**REQUIREMENT:** Below are lines of data, and only some are wanted. Please repeat exactly those from the line that has "synth_xor_area_frac: 0.0785" through the line that has "post_cts_resized: 0".
----
--- src/logic/playback_counter.sv ---
// byte address generator from start to end-1; start/end changes apply only at a wrap or while stopped, end<=start replays start
`timescale 1ns/1ns

module playback_counter #(
	parameter int wave_words = 1024
) (
	input  logic                          word_clock,
	input  logic                          reset3_word_clock,
	input  logic [$clog2(wave_words)+1:0] start_addr,
	input  logic [$clog2(wave_words)+2:0] end_addr,
	input  logic                          run,
	output logic [$clog2(wave_words)+1:0] play_addr,
	output logic                          sync
);

	localparam int byte_aw = $clog2(wave_words) + 2;

	// copies in use for the current pass
	logic [byte_aw-1:0] active_start;
	logic [byte_aw:0]   active_end;
	logic [byte_aw:0]   last_addr;
	logic               pass_empty;
	logic               reload;
	// high while play_addr holds the first address of a pass
	logic               wrap_flag;

	assign last_addr  = active_end - 1'b1;
	assign pass_empty = active_end <= {1'b0, active_start};
	assign reload     = pass_empty || ({1'b0, play_addr} == last_addr);

	// ----------------------------------------
	// address counter
	// ----------------------------------------
	always_ff @(posedge word_clock) begin
		if (reset3_word_clock) begin
			active_start <= '0;
			active_end   <= '0;
			play_addr    <= '0;
			wrap_flag    <= 1'b0;
		end else if (!run || reload) begin
			// stopped or at the end of a pass, pick up new limits
			active_start <= start_addr;
			active_end   <= end_addr;
			play_addr    <= start_addr;
			wrap_flag    <= 1'b1;
		end else begin
			play_addr <= play_addr + 1'b1;
			wrap_flag <= 1'b0;
		end
	end

	// delayed one cycle to line up with the registered sample
	always_ff @(posedge word_clock) begin
		if (reset3_word_clock) begin
			sync <= 1'b0;
		end else begin
			sync <= wrap_flag & run;
		end
	end

endmodule

--- config.mk ---
export PLATFORM = sky130hd
export DESIGN_NAME = playback_counter
export DESIGN_NICKNAME = d
export VERILOG_FILES = /design/src/logic/playback_counter.sv
export SDC_FILE = /design/constraint.sdc
export NUM_CORES = 1
export LEC_CHECK = 0
export BUFFER_PORTS_ARGS = -buffer_cell sky130_fd_sc_hd__buf_2
export CELL_PAD_IN_SITES_DETAIL_PLACEMENT = 0
export CELL_PAD_IN_SITES_GLOBAL_PLACEMENT = 2
export CORE_ASPECT_RATIO = 1.5
export CORE_MARGIN = 2
export CORE_UTILIZATION = 25
export CTS_BUF_LIST = sky130_fd_sc_hd__clkbuf_4 sky130_fd_sc_hd__clkbuf_8
export DETAILED_ROUTE_END_ITERATION = 7
export MAX_ROUTING_LAYER = met4
export PLACE_DENSITY_LB_ADDON = 0.1
export RECOVER_POWER = 100
export SETUP_SLACK_MARGIN = 0.1
export SYNTH_ARGS = -nofsm -noshare
export SYNTH_HDL_FRONTEND = slang
export SYNTH_SLANG_ARGS = --single-unit
export TNS_END_PERCENT = 1
--- constraint.sdc ---
create_clock -name word_clock -period 6.59 [get_ports word_clock]
set_input_delay 0 -clock word_clock [delete_from_list [all_inputs] [get_ports word_clock]]
set_output_delay 0 -clock word_clock [all_outputs]
set_load 0.005 [all_outputs]
Yosys cells after proc, flatten, opt, wreduce, memory -nomap -nowiden

Index checks and enable logic that the tools add are counted.

Flip-flop bits (word level): 39
Output and inout bits: 13

Add/subtract/negate cells: 2
Order comparisons: 1
Equality and inequality tests: 1
Multiplexer cells: 2
Bitwise operators: 1
Reduce and logical (&&, ||, !) cells: 3

Operators with widths:

| cell                                                | count |
|---|---|
| == test 12 x 13 -> 1 bit                            | 1 |
| less-or-equal comparator 13 x 12 -> 1 bit           | 1 |
| subtractor 13 x 1 -> 13 bit (second input constant) | 1 |
| adder 12 x 1 -> 12 bit (second input constant)      | 1 |
| two-way mux 12 bit                                  | 1 |
| logical OR 1 bit                                    | 2 |
| bitwise AND 1 bit                                   | 1 |
| logical NOT 1 bit                                   | 1 |
| two-way mux 1 bit                                   | 1 |

Logic depth before layout (Yosys ltp)

Depth after elaboration: 5
Depth in mapped cells: 11
Depth with buffers taken out: 9

Least setup slack after synthesis

No wires, ideal clock.

Path type: reg-to-reg
From: reg active_end[4]
To: reg active_start[3]
Library setup time: 75 ps
Arrival time: 2395 ps
Data required time: 6515 ps
Setup slack: 4121 ps
Cell stages (with the launch flop): 11
Buffers on the path: 3
Period minus slack after synthesis: 2469 ps
Cells stage by stage: dfxtp_1 buf_6 or4_4 or4_1 nand3_1 o311a_1 o2111ai_1 and3_4 buf_6 buf_6 o22ai_1

Longest elaborated chain between the ends: 4
Elaborated cells between the ends (all ways): 5
Those cells by class: 1 x add/sub; 1 x order compare; 1 x eq/ne; 2 x reduce/logical

Ends and longest elaborated chain:

| item                        | RTL line | RTL |
|---|---|---|
| start, declared             | 20       | `logic [byte_aw:0] active_end;` |
| start signal, assigned      | 43       | `active_end <= end_addr;` |
| subtractor 13 x 1 -> 13 bit | 27       | `assign last_addr = active_end - 1'b1;` |
| == test 12 x 13 -> 1 bit    | 29       | `assign reload = pass_empty \|\| ({1'b0, play_addr} == last_addr);` |
| logical OR 1 bit (*)        | 29       |  |
| logical OR 1 bit (*)        | 40       | `end else if (!run \|\| reload) begin` |
| end signal, assigned        | 42       | `active_start <= start_addr;` |
| end, declared               | 19       | `logic [byte_aw-1:0] active_start;` |

Every way passes the cells marked *; elsewhere a longest branch is shown, timed or not.
A chain may end at the register's enable or synchronous reset.

Worst setup path after layout

From: reg active_end[0]
To: reg play_addr[4]

Longest elaborated chain between the ends: 5
Elaborated cells between the ends (all ways): 6
Those cells by class: 1 x add/sub; 1 x order compare; 1 x eq/ne; 1 x mux; 2 x reduce/logical

Ends and longest elaborated chain:

| item                        | RTL line | RTL |
|---|---|---|
| subtractor 13 x 1 -> 13 bit | 27       |  |
| == test 12 x 13 -> 1 bit    | 29       |  |
| logical OR 1 bit (*)        | 29       |  |
| logical OR 1 bit (*)        | 40       |  |
| two-way mux 12 bit (*)      | 40       |  |
| end signal, assigned        | 44       | `play_addr <= start_addr;` |
| end signal, assigned        | 47       | `play_addr <= play_addr + 1'b1;` |
| end, declared               | 12       | `output logic [$clog2(wave_words)+1:0] play_addr,` |

Marks and branches as above.

==> out/metrics.yaml <==
clk_path_buf_depth: 2
hp-class: "input port to flop"
dp_hpwl_um: 4730
crit_type: "flop to flop"
clock.fmax_mhz: 265
crit_fanout: 38
h-tree-depth: 2
synth_mux_area_frac: 0.0646
cts_tree: "yes"
postSynthAreaPerCell_um2: 8.94
synth_edf_count: 0
synth_xor_area_frac: 0.0785
cp_top_family: "simple AND/OR/NAND/NOR gates"
ys_types: 44
initial_utilization: 0.255
syn_nets: 304
synth_top_family_by_area: "simple AND/OR/NAND/NOR gates"
placed_cells: 401
netlist_area_um2: 2340
worst_pin_slew_ps: 1800
finalHoldViolations: 0
synth_fa_ha_area_frac: 0.0748
numPortBuffers: 40
postPlaceCellArea_um2: 2600
clock-sinks: 39
tns_ps: 0
final_cell_area_um2: 2890
ys_ff_latch: 39
maxSlewHeadroom: -0.201
fillers: 1009
synth_area_leaders: "dfxtp_1 (33%), nand2b_1 (9.9%), ha_1 (7.5%)"
dpl_worst_slack_ps: 3300
numCtsBuffers: 5
yosys.area_share.simple: 0.236
synth-warning-count: 0
powerDensity_nw_per_um2: 302
synth_cells: 262
synth_flop_cell: "dfxtp_1"
slowest_stage: "and3_1"
drtPass1Iterations: 4
ys_seq_area_frac: 0.333
setup-violations-final: 0
io_pins: 41
hold_path_depth: 3
critPathBufInv: 1
arrival_ps: 3890
p_leak_nw: 1.17
finalCritPeriodShare: 0.573
coreArea_um2: 9200
finalNonFillerCells: 429
overflow: 0
post-route-drc-count: 0
post_cts_resized: 0
first_iter_violations: 24
synth-compound-area-share: 0.146
grt_pass1_wl_um: 10700
antenna_found_initial: 0
ys_async_sr_fraction: 0
crit_chain: "inv_1 -> ha_1 -> or3b_2 -> nor4_1 -> mux2i_1 -> nand2_1 -> o2111ai_1 -> and3_1 -> o22ai_1"
drv_slew: 39
clk_latency_ps: 300
synth_top_area_frac: 0.333
fin_util: 0.314
period_needed_ps: 3770
via_per_inst: 4.81
post_cts_buffers: 0
crit_required_ps: 6710
area_growth_syn_to_layout_pct: 23.2
finalNetCount: 359
final.setup.worst_slack_ps: 2820
violations: "max-capacitance violations, max-slew violations"
skew_ps: 5.58
n_antenna_cell: 0
grt_max_degree: 42
cap_violations: 1
slowest_delay_ps: 1400
grtUsageTotal: 0.139
detail-route-antenna-nets: 0
core.rowCount: 43
wl_um: 6560
worst-r2r-cell-count: 9
start_kind: "flop"
status: "complete, but fails checks"
cp_num_cells: 9
routabilityCongestion: 0.720
die_h_um: 123
cp-end-kind: "flop"
first_global_vias: 2024
die_w_um: 83.0
root_buffer: "clkbuf_8"
power_mw: 0.872
yosysMostFrequentCell: "dfxtp_1"
hold_slack_ps: 0.132
rsz0062_at_grt: "false"
path_clk_slew_ps: 80
layout-drive-gt1-share: 0.148
synthTopCellsByCount: "dfxtp_1 (39), nand2b_1 (37), o22ai_1 (22)"
dieArea_um2: 10200
via_count: 2063
synth_area_leader_cell: "dfxtp_1"
avgRoutedWirePerCell_um: 15.3
ir_drop_mv: 0.129
==> layout by cell type, fill, tap and decap left out, types with 4 or more instances in the layout <==
master | netlist | routed
clkbuf_8 | 0 | 6
o21ai_0 | 4 | 4
buf_2 | 4 | 35
nand2b_1 | 37 | 37
nor2_1 | 8 | 8
dlygate4sd3_1 | 0 | 21
dfxtp_1 | 39 | 39
nand4_1 | 4 | 4
nor4_1 | 6 | 6
mux2i_1 | 14 | 14
xor2_1 | 13 | 13
o22ai_1 | 22 | 22
inv_1 | 19 | 19
nor2b_1 | 4 | 4
clkbuf_1 | 5 | 4
ha_1 | 14 | 14
xnor2_1 | 8 | 8
and3_1 | 4 | 5
nand3_1 | 12 | 12
==> path summary, 6_finish.rpt <==
kind | startpoint | endpoint | slack (ps)
setup / recovery | active_end[0]$_SDFFE_PP0P_ | play_addr[4]$_SDFF_PP0_ | 2820
hold / removal | start_addr[1] | play_addr[1]$_SDFF_PP0_ | 0.1
setup reg to reg | active_end[0]$_SDFFE_PP0P_ | play_addr[4]$_SDFF_PP0_ | 2820
hold reg to reg | wrap_flag$_SDFF_PP0_ | sync$_SDFF_PP0_ | 440
==> registers in the layout, summed over array words and instances, names as in the netlist <==
register	count
wrap_flag	1
play_addr	12
sync	1
active_end	13
active_start	12
==> routing by layer <==
metal / part of all wire / global-route usage
met3: 0.027 / 0.0262
met5: 0 / -
met2: 0.55 / 0.259
met1: 0.40 / 0.144
met4: 0.023 / 0.0584
==> what timing repair did <==
item / CTS / global route
endpoints found under the hold margin: 28 / 0
hold buffers: 21 / 0
setup endpoints to repair: 0 / 0
==> layout make-up <==
cell class	count	area [um2]	share of cell area
timing repair buffer	61	404	0.140
clock inverter	1	5.00	0.00173
multi-input combinational	191	1400	0.486
inverter	19	71.3	0.0247
sequential	39	781	0.271
clock buffer	6	82.6	0.0286
tap	112	140	0.0486
==> cells by family after synthesis <==
| family | Yosys count |
|---|---|
| fa+ha+maj | 14 |
| simple gates | 92 |
| buf+inv | 32 |
| compound gates | 49 |
| flops | 39 |
| xor+xnor | 21 |
| mux | 15 |
==> power by group <==
part	internal (mW)	leakage, nW	switching (mW)
combinational	0.165	0.795	0.178
clock	0.0823	0.0470	0.0900
sequential	0.283	0.324	0.0726
==> worst register-to-register path, delay by kind of cell (launching register included) <==
family                   cells  cell delay [ps]
buffers and inverters        1              100
flip-flops                   1              360
multiplexers                 1              230
AND/OR/NAND/NOR              4             2300
adder cells (fa/ha/maj)      1              210
AO/OA/AOI/OAI                2              400
Power figures use the tool's default switching activity.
----
**ANSWER BOX:**
synth_xor_area_frac: 0.0785
cp_top_family: "simple AND/OR/NAND/NOR gates"
ys_types: 44
initial_utilization: 0.255
syn_nets: 304
synth_top_family_by_area: "simple AND/OR/NAND/NOR gates"
placed_cells: 401
netlist_area_um2: 2340
worst_pin_slew_ps: 1800
finalHoldViolations: 0
synth_fa_ha_area_frac: 0.0748
numPortBuffers: 40
postPlaceCellArea_um2: 2600
clock-sinks: 39
tns_ps: 0
final_cell_area_um2: 2890
ys_ff_latch: 39
maxSlewHeadroom: -0.201
fillers: 1009
synth_area_leaders: "dfxtp_1 (33%), nand2b_1 (9.9%), ha_1 (7.5%)"
dpl_worst_slack_ps: 3300
numCtsBuffers: 5
yosys.area_share.simple: 0.236
synth-warning-count: 0
powerDensity_nw_per_um2: 302
synth_cells: 262
synth_flop_cell: "dfxtp_1"
slowest_stage: "and3_1"
drtPass1Iterations: 4
ys_seq_area_frac: 0.333
setup-violations-final: 0
io_pins: 41
hold_path_depth: 3
critPathBufInv: 1
arrival_ps: 3890
p_leak_nw: 1.17
finalCritPeriodShare: 0.573
coreArea_um2: 9200
finalNonFillerCells: 429
overflow: 0
post-route-drc-count: 0
post_cts_resized: 0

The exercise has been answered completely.